#67 🧱 Brick by brick, over TIME 🏗

Photo by Shai Pal / Unsplash

In brief 🩲

  • Journal: Stretched to the limit
  • Practical: The shape of the task at hand
  • Read: Effortless production from bed

From the journal 📖

Our high school hockey coach, whom we called “Hang”, used to measure and log how far past our toes we could reach from a sitting position. Hang used a wooden block with a ruler set into the top of it. We had to rest our heels against the block, reach forward with straight legs, and then Hang would record the value we reached.

Kris, our goal keeper, had to pull the splits in the heat of the match to save goals. He had the max score: +12 centimetres. For the laggards who couldn’t touch their toes, Hang would pull out an additional ruler to measure how far we were from our toes in negative centimetres. Henry, a star player who had been in a bike accident which affected one of his legs, could only manage -17 centimetres.

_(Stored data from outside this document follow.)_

<file path="config.mk">
export PLATFORM = sky130hd
export DESIGN_NAME = onchip_memory_tester
export DESIGN_NICKNAME = d
export VERILOG_FILES = /design/src/rtl/onchip_memory_tester.sv
export SDC_FILE = /design/constraint.sdc
export NUM_CORES = 1
export LEC_CHECK = 0
export CAP_MARGIN = 20
export CORE_ASPECT_RATIO = 1.2
export CORE_UTILIZATION = 54
export DETAILED_ROUTE_END_ITERATION = 10
export PLACE_DENSITY_LB_ADDON = 0.15
export RECOVER_POWER = 100
export SLEW_MARGIN = 20
export SYNTH_ARGS = -nofsm -noshare
export SYNTH_HDL_FRONTEND = slang
export SYNTH_SLANG_ARGS = --single-unit
</file>
<file path="constraint.sdc">
create_clock -name clk -period 3.5 [get_ports clk]
set_input_delay 1.05 -clock clk [delete_from_list [all_inputs] [get_ports clk]]
set_output_delay 1.05 -clock clk [all_outputs]
set_load 0.005 [all_outputs]
</file>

I was a -3. My teenage self just accepted that this was a non-negotiable limit, a cut-and-dried assertion of inflexibility. And I held on to that assumption for 25 years.

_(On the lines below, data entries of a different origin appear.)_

===== src/rtl/fifo_async_read_ptr_ctrl.sv =====
// Read-domain pointer and flag controller for an asynchronous FIFO.
// Runs on RCLK. It owns the binary and Gray read pointers and drives the RAM
// read address. The write-side Gray pointer is brought in through a 2-FF
// synchronizer. EMPTY, ALMOST_EMPTY, LEVEL, RD_VALID and a sticky UNDERFLOW
// flag are all registered.
//
// Read handshake: R_EN is a request. It is accepted (rd_ok) only while the
// registered EMPTY is low. An accepted read advances the pointer on that edge,
// and RD_VALID is high in the following cycle, when the registered RAM output
// holds the word addressed by RADDR during the accept cycle. A request made
// while EMPTY is high is not accepted. It sets UNDERFLOW and does not move the
// pointers.
module fifo_async_read_ptr_ctrl #(
    parameter int PTR_WIDTH = 4,
    parameter int AE_THRESH = 1
) (
    input  logic                 RCLK,
    input  logic                 NRST,
    input  logic                 R_EN,
    input  logic                 CLR_ERR,
    input  logic [PTR_WIDTH-1:0] WPTR_G,
    output logic [PTR_WIDTH-2:0] RADDR,
    output logic [PTR_WIDTH-1:0] RPTR_B,
    output logic [PTR_WIDTH-1:0] RPTR_G,
    output logic                 EMPTY,
    output logic                 ALMOST_EMPTY,
    output logic [PTR_WIDTH-1:0] LEVEL,
    output logic                 RD_VALID,
    output logic                 UNDERFLOW
);

    // Threshold in pointer arithmetic width. The legal range (0..depth-1)
    // always fits.
    localparam logic [PTR_WIDTH-1:0] AE_TH = PTR_WIDTH'(AE_THRESH);

    // Gray to binary. Each binary bit is the XOR of all Gray bits at or above
    // it.
    function automatic logic [PTR_WIDTH-1:0] gray2bin(input logic [PTR_WIDTH-1:0] g);
        logic [PTR_WIDTH-1:0] b;
        b[PTR_WIDTH-1] = g[PTR_WIDTH-1];
        for (int i = PTR_WIDTH - 2; i >= 0; i--) begin
            b[i] = b[i+1] ^ g[i];
        end
        return b;
    endfunction

    // Synchronizer stages. Only the second stage is ever used.
    logic [PTR_WIDTH-1:0] wsync1_q;
    logic [PTR_WIDTH-1:0] wsync2_q;

    // Pointer and flag state.
    logic [PTR_WIDTH-1:0] rptr_b_q,    rptr_b_d;
    logic [PTR_WIDTH-1:0] rptr_g_q,    rptr_g_d;
    logic                 empty_q,     empty_d;
    logic                 aempty_q,    aempty_d;
    logic [PTR_WIDTH-1:0] level_q,     level_d;
    logic                 rd_valid_q,  rd_valid_d;
    logic                 underflow_q, underflow_d;

    logic                 rd_ok;
    logic [PTR_WIDTH-1:0] wptr_b_sync;

    // Bring the write pointer into RCLK. Gray coding limits any sampling
    // ambiguity to one step.
    always_ff @(posedge RCLK or negedge NRST) begin
        if (!NRST) begin
            wsync1_q <= '0;
            wsync2_q <= '0;
        end else begin
            wsync1_q <= WPTR_G;
            wsync2_q <= wsync1_q;
        end
    end

    // Next-state logic. A read is accepted only against the registered EMPTY.
    // Flags use the post-increment pointer, so an accepted read is reflected
    // at the same edge.
    always_comb begin
        wptr_b_sync = gray2bin(wsync2_q);
        rd_ok       = R_EN & ~empty_q;

        rptr_b_d    = rptr_b_q + PTR_WIDTH'(rd_ok);
        rptr_g_d    = (rptr_b_d >> 1) ^ rptr_b_d;

        // Gray comparison over the full width, wrap bit included.
        empty_d     = (rptr_g_d == wsync2_q);
        level_d     = wptr_b_sync - rptr_b_d;
        aempty_d    = (level_d <= AE_TH);

        rd_valid_d  = rd_ok;

        // A new underflow in the same cycle takes priority over CLR_ERR.
        if (R_EN && empty_q) begin
            underflow_d = 1'b1;
        end else if (CLR_ERR) begin
            underflow_d = 1'b0;
        end else begin
            underflow_d = underflow_q;
        end
    end

    // Register the pointers and flags. Reset leaves the FIFO logically empty.
    always_ff @(posedge RCLK or negedge NRST) begin
        if (!NRST) begin
            rptr_b_q    <= '0;
            rptr_g_q    <= '0;
            empty_q     <= 1'b1;
            aempty_q    <= 1'b1;
            level_q     <= '0;
            rd_valid_q  <= 1'b0;
            underflow_q <= 1'b0;
        end else begin
            rptr_b_q    <= rptr_b_d;
            rptr_g_q    <= rptr_g_d;
            empty_q     <= empty_d;
            aempty_q    <= aempty_d;
            level_q     <= level_d;
            rd_valid_q  <= rd_valid_d;
            underflow_q <= underflow_d;
        end
    end

    // Outputs come straight from registers. The RAM address drops the wrap bit.
    always_comb begin
        RADDR        = rptr_b_q[PTR_WIDTH-2:0];
        RPTR_B       = rptr_b_q;
        RPTR_G       = rptr_g_q;
        EMPTY        = empty_q;
        ALMOST_EMPTY = aempty_q;
        LEVEL        = level_q;
        RD_VALID     = rd_valid_q;
        UNDERFLOW    = underflow_q;
    end

endmodule


===== config.mk =====
export PLATFORM = sky130hd
export DESIGN_NAME = fifo_async_read_ptr_ctrl
export DESIGN_NICKNAME = d
export VERILOG_FILES = /design/src/rtl/fifo_async_read_ptr_ctrl.sv
export SDC_FILE = /design/constraint.sdc
export NUM_CORES = 1
export LEC_CHECK = 0
export CORE_MARGIN = 2
export CORE_UTILIZATION = 23
export CTS_CLUSTER_SIZE = 12
export DETAILED_ROUTE_END_ITERATION = 10
export PLACE_DENSITY = 0.41
export SYNTH_ARGS = -nofsm -noshare
export SYNTH_HDL_FRONTEND = slang
export SYNTH_SLANG_ARGS = --single-unit

===== constraint.sdc =====
create_clock -name RCLK -period 2.8 [get_ports RCLK]
set_input_delay 0.28 -clock RCLK [delete_from_list [all_inputs] [get_ports RCLK]]
set_output_delay 0.28 -clock RCLK [all_outputs]
set_load 0.005 [all_outputs]

==> summary.md <==
| Metric | Value |
|---|---|
| Setup Fix Bufs, Post-CTS | 0 |
| WP data required | 2.99 ns |
| Die W | between 60 and 70 um |
| Worst R2R End | ALMOST_EMPTY |
| Worst r2r src | EMPTY |
| Synth warn | 0 |
| Chip Height | between 60 and 70 um |
| H-tree depth | 1 |
| Clock transition at path regs | about 0.08 ns |
| HP Class | reg2reg |
| Worst-skew pair later-pin latency | between 0.2 and 0.3 ns |
| Synth top area cells | dfrtp_1 54%, xor2_1 8.1%, ha_1 6.4%, dfstp_2 5.4%, xnor2_1 4.5% |
| RSZ-0062 raised after global routing | false |
| Post-route DRC | 0 |
| Drt first pass iters | 3 |
| Critical path class | in2reg |
| Crit path from | R_EN |
| Clock Tree Root | clkbuf_8 |
| Tcrit/Tclk final | a little under 90% |
| # Max-Cap Violations | 0 |
| GRT Overall Usage | approximately 8.9% |
| Routed vias/inst | about 4 |
| Outcome | completed |
| Effective utilization at floorplan | 24.1% |
| Synth Instances | 68 |
| Share of post-route cells with drive strength above 1 | between 10% and 20% |
| CTS tree | yes |
| Mapped cell area | ~970 um2 |
| DR iter-0 viols | 9 |
| Clk_skew | roughly 0.0016 ns |
| First-pass GRT wire length | around 3000 um |
| Hpwl dp | 1250 um |
| Final wirelength | 1680 um |
| CTS Hold Bufs | 0 |
| Largest net degree at the start of global routing | 24 |
| Syn_nets | roughly 80 |
| Crit path launch type | primary input |
| Total CTS buffers | 3 |
| Final setup viols | 0 |
| Max Slew Vio Count | 0 |
| Initial antenna violation count | 0 |
| FP Rows | 23 |
| Port-buffer cells | 26 |
| Total number of vias | 591 |
| Synth Register Bits | 23 |
| Slew HR | between 80% and 90% |
| VDD IR max | 0.364 mV |
| Synth Area per Inst | 14.3 um2 |
| Most frequent cells in the layout | 26 x clkdlybuf4s50_1, 21 x dfrtp_1, 9 x xor2_1 |
| Filler cells | 412 |
| Pwr Density | 1170 mW/mm2 |
| Register area share after synthesis | 59.5% |
| P_leak | 0.589 nW |
| Post-synth top area share | between 50% and 60% |
| Grt total ovfl | 0 |
| GPL Wtd Cong | around 0.74 |
| Arrival time worst endpoint | roughly 2.7 ns |
| Multi-input gate area | around 340 um2 |
| Pin slew with the least headroom to its limit | just under 0.3 ns |
| Final non-filler cell total | between 100 and 150 |
| Fin. Hold Viols | 0 |
| Core box area | 0.00403 mm2 |
| Commonest non-fill, non-tap cell in the layout | clkdlybuf4s50_1 |
| Nets | 112 |
| Reg2Reg Depth | 10 |
| Final Critical Period | around 2.5 ns |
| Area Overhead vs Synth | 38.4% |
| Drt wl/cell | 11.4 um |
| Synth area leader | dfrtp_1 |
| Worst Path Max Fanout | 2 |
| FF+latch area | 578 um2 |
| Final setup TNS | 0 ns |
| Die ar. | between 0.004 and 0.005 mm2 |
| Post-cts repair resize count | 0 |
| Placed cells | approximately 140 |
| R2r setup slk | 0.33 ns |
| Clk buf depth | 2 |
| Worst Setup EP | ALMOST_EMPTY |
| Post-route ant nets | 0 |
| Clk sinks | 23 |
| IO Count | 27 |
| Count of unique library cells instantiated by Yosys | 22 |
| Critical path capture point type | flop |
| Max frequency | 0.400 GHz |
| Diode count | 0 |
| Vias in the first global route | around 640 |
-- worst max-delay path, stage by stage --
cell and delay [ns]:
clkdlybuf4s50_1 0.47, nor2b_1 0.18, ha_1 0.20, ha_1 0.19
xor2_1 0.20, inv_1 0.06, ha_1 0.29, or3b_2 0.47
o311ai_4 0.10, xnor2_1 0.12, nor3_2 0.12
-- cell families after synthesis --
family	synth area share, %
simple gates	5.28
buf+inv	5.80
xor+xnor	17.4
fa+ha+maj	6.44
compound gates	5.54
flops	59.5
-- registers in the layout (all words and copies together) (netlist names) --
register / flops
wsync2_q: 4
ALMOST_EMPTY: 1
LEVEL: 4
RPTR_G: 3
RPTR_B: 4
RD_VALID: 1
UNDERFLOW: 1
EMPTY: 1
wsync1_q: 4
-- cells in the mapped netlist, drive strengths merged --
cell type	n
o21bai	1
inv	6
or3b	1
clkbuf	1
dfrtp	21
dfstp	2
a211oi	1
o21ai	1
xor2	9
buf	4
xnor3	2
or3	1
xnor2	5
nor2b	1
nor3	1
ha	5
a21boi	1
nand3	2
nand2	1
and2	1
o311ai	1
-- per-stage QoR --
step                setup WS, ns  hold slack [ns]  utilization (%)  area [um2]  power [W]
CTS                        0.307            0.359             33.4        1340    0.00161
global placement          0.0743            0.332             32.2        1300    0.00139
finish                     0.302            0.355             33.4        1340    0.00157
floorplan                  0.297          -0.0156                -         971    0.00102
detailed placement        0.0372            0.339             32.2        1300    0.00139
global route              0.0786            0.371             33.4        1340    0.00172
-- how the worst min path moves through the flow --
stage	to	slack [ns]	start	depth (start not counted)
final	wsync2_q[0]	0.35	wsync1_q[0]	0
after detailed placement	wsync2_q[1]	0.34	wsync1_q[1]	0
after global routing	wsync2_q[3]	0.37	wsync1_q[3]	0
after global placement	wsync2_q[2]	0.33	wsync1_q[2]	0
after CTS	wsync2_q[1]	0.36	wsync1_q[1]	0
after floorplan	LEVEL[0]	-0.02	NRST	0
-- power breakdown --
| group | internal (W) | switching (W) |
|---|---|---|
| sequential | 0.000452 | 0.0000631 |
| clock | 0.0000994 | 0.000106 |
| combinational | 0.000497 | 0.000356 |
-- layer usage --
| metal | track usage (%) | vias up | routed length, um |
|---|---|---|---|
| met3 | 2.60 | 5 | 107 |
| met4 | 5.15 | 0 | 36 |
| met5 | 0 | - | 0 |
| met1 | 10.8 | 293 | 757 |
| met2 | 14.2 | 20 | 778 |
| li1 | - | 273 | - |
-- area by class of cell --
type                       count  area share (%)
clock inverter                 1           0.372
tap                           50            4.66
inverter                       6            1.68
clock buffer                   3            3.07
timing repair buffer          31            22.2
sequential                    23            43.0
multi-input combinational     34            25.0
Note: power is estimated with default switching activity, not from simulation.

I’ve recently thrown out that old assumption and I’m working towards achieving the splits, so I can throw the high taekwondo kicks more effectively. I mentioned this to my friend Terri, who was impressed.

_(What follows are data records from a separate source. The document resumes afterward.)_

--- src/rtl/toggle_decoder.sv ---
// Toggle link receiver: synchronizes t_in, filters short excursions and turns
// every accepted level change into a one-cycle pulse plus an event count.
module toggle_decoder
    import toggle_decoder_pkg::*;
#(
    parameter int SYNC_STAGES   = SYNC_STAGES_DEF,
    parameter int FILTER_CYCLES = FILTER_CYCLES_DEF,
    parameter int CNT_W         = CNT_W_DEF
) (
    input  logic             clk,
    input  logic             rst,
    input  logic             t_in,
    input  logic             clr,
    output logic             pulse,
    output logic             level,
    output logic [CNT_W-1:0] count,
    output logic             ovf,
    output logic             glitch
);

    localparam int              FC_W    = $clog2(FILTER_CYCLES + 1);
    localparam logic [FC_W-1:0] FC_LAST = FC_W'(FILTER_CYCLES - 1);
    localparam logic [FC_W-1:0] FC_ONE  = FC_W'(1);

    logic            s;
    logic [1:0]      state, state_nx;
    logic [FC_W-1:0] fc, fc_nx;
    logic            accept, reject;

    sync_chain #(.STAGES(SYNC_STAGES)) u_sync (
        .clk (clk),
        .rst (rst),
        .d   (t_in),
        .q   (s)
    );

    always_comb begin
        state_nx = state;
        fc_nx    = fc;
        accept   = 1'b0;
        reject   = 1'b0;
        case (state)
            S_LOW: begin
                if (s) begin
                    if (FILTER_CYCLES == 1) begin
                        state_nx = S_HIGH;
                        accept   = 1'b1;
                    end else begin
                        state_nx = S_QUAL_H;
                        fc_nx    = FC_ONE;
                    end
                end
            end
            S_QUAL_H: begin
                if (!s) begin
                    state_nx = S_LOW;
                    fc_nx    = '0;
                    reject   = 1'b1;
                end else if (fc == FC_LAST) begin
                    state_nx = S_HIGH;
                    fc_nx    = '0;
                    accept   = 1'b1;
                end else begin
                    fc_nx = fc + FC_ONE;
                end
            end
            S_HIGH: begin
                if (!s) begin
                    if (FILTER_CYCLES == 1) begin
                        state_nx = S_LOW;
                        accept   = 1'b1;
                    end else begin
                        state_nx = S_QUAL_L;
                        fc_nx    = FC_ONE;
                    end
                end
            end
            S_QUAL_L: begin
                if (s) begin
                    state_nx = S_HIGH;
                    fc_nx    = '0;
                    reject   = 1'b1;
                end else if (fc == FC_LAST) begin
                    state_nx = S_LOW;
                    fc_nx    = '0;
                    accept   = 1'b1;
                end else begin
                    fc_nx = fc + FC_ONE;
                end
            end
            default: begin
                state_nx = S_LOW;
                fc_nx    = '0;
            end
        endcase
    end

    // Stage boundary: FSM, event outputs and counter all register here.
    always_ff @(posedge clk or negedge rst) begin
        if (!rst) begin
            state  <= S_LOW;
            fc     <= '0;
            level  <= 1'b0;
            pulse  <= 1'b0;
            glitch <= 1'b0;
            count  <= '0;
            ovf    <= 1'b0;
        end else begin
            state  <= state_nx;
            fc     <= fc_nx;
            pulse  <= accept;
            glitch <= reject;
            if (accept) begin
                level <= ~level;
            end
            // A clear that lands on an accept still records that event.
            if (clr) begin
                count <= accept ? {{(CNT_W-1){1'b0}}, 1'b1} : '0;
                ovf   <= 1'b0;
            end else if (accept) begin
                count <= count + {{(CNT_W-1){1'b0}}, 1'b1};
                if (&count) begin
                    ovf <= 1'b1;
                end
            end
        end
    end

endmodule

“You must demonstrate your splits for me sometime!” Terri wrote to me.

“To be clear: my splits are nothing worth bragging about just yet,” I wrote back. “They’re really just a lazy V.” Perhaps 120 degrees, max.

I am making some progress in the forward direction, with the hamstrings. If I were to measure on Hang’s system now, I’d be about a +2. But extending the legs sideways into the splits position is another story. It’s not something I’ve ever really asked of my body.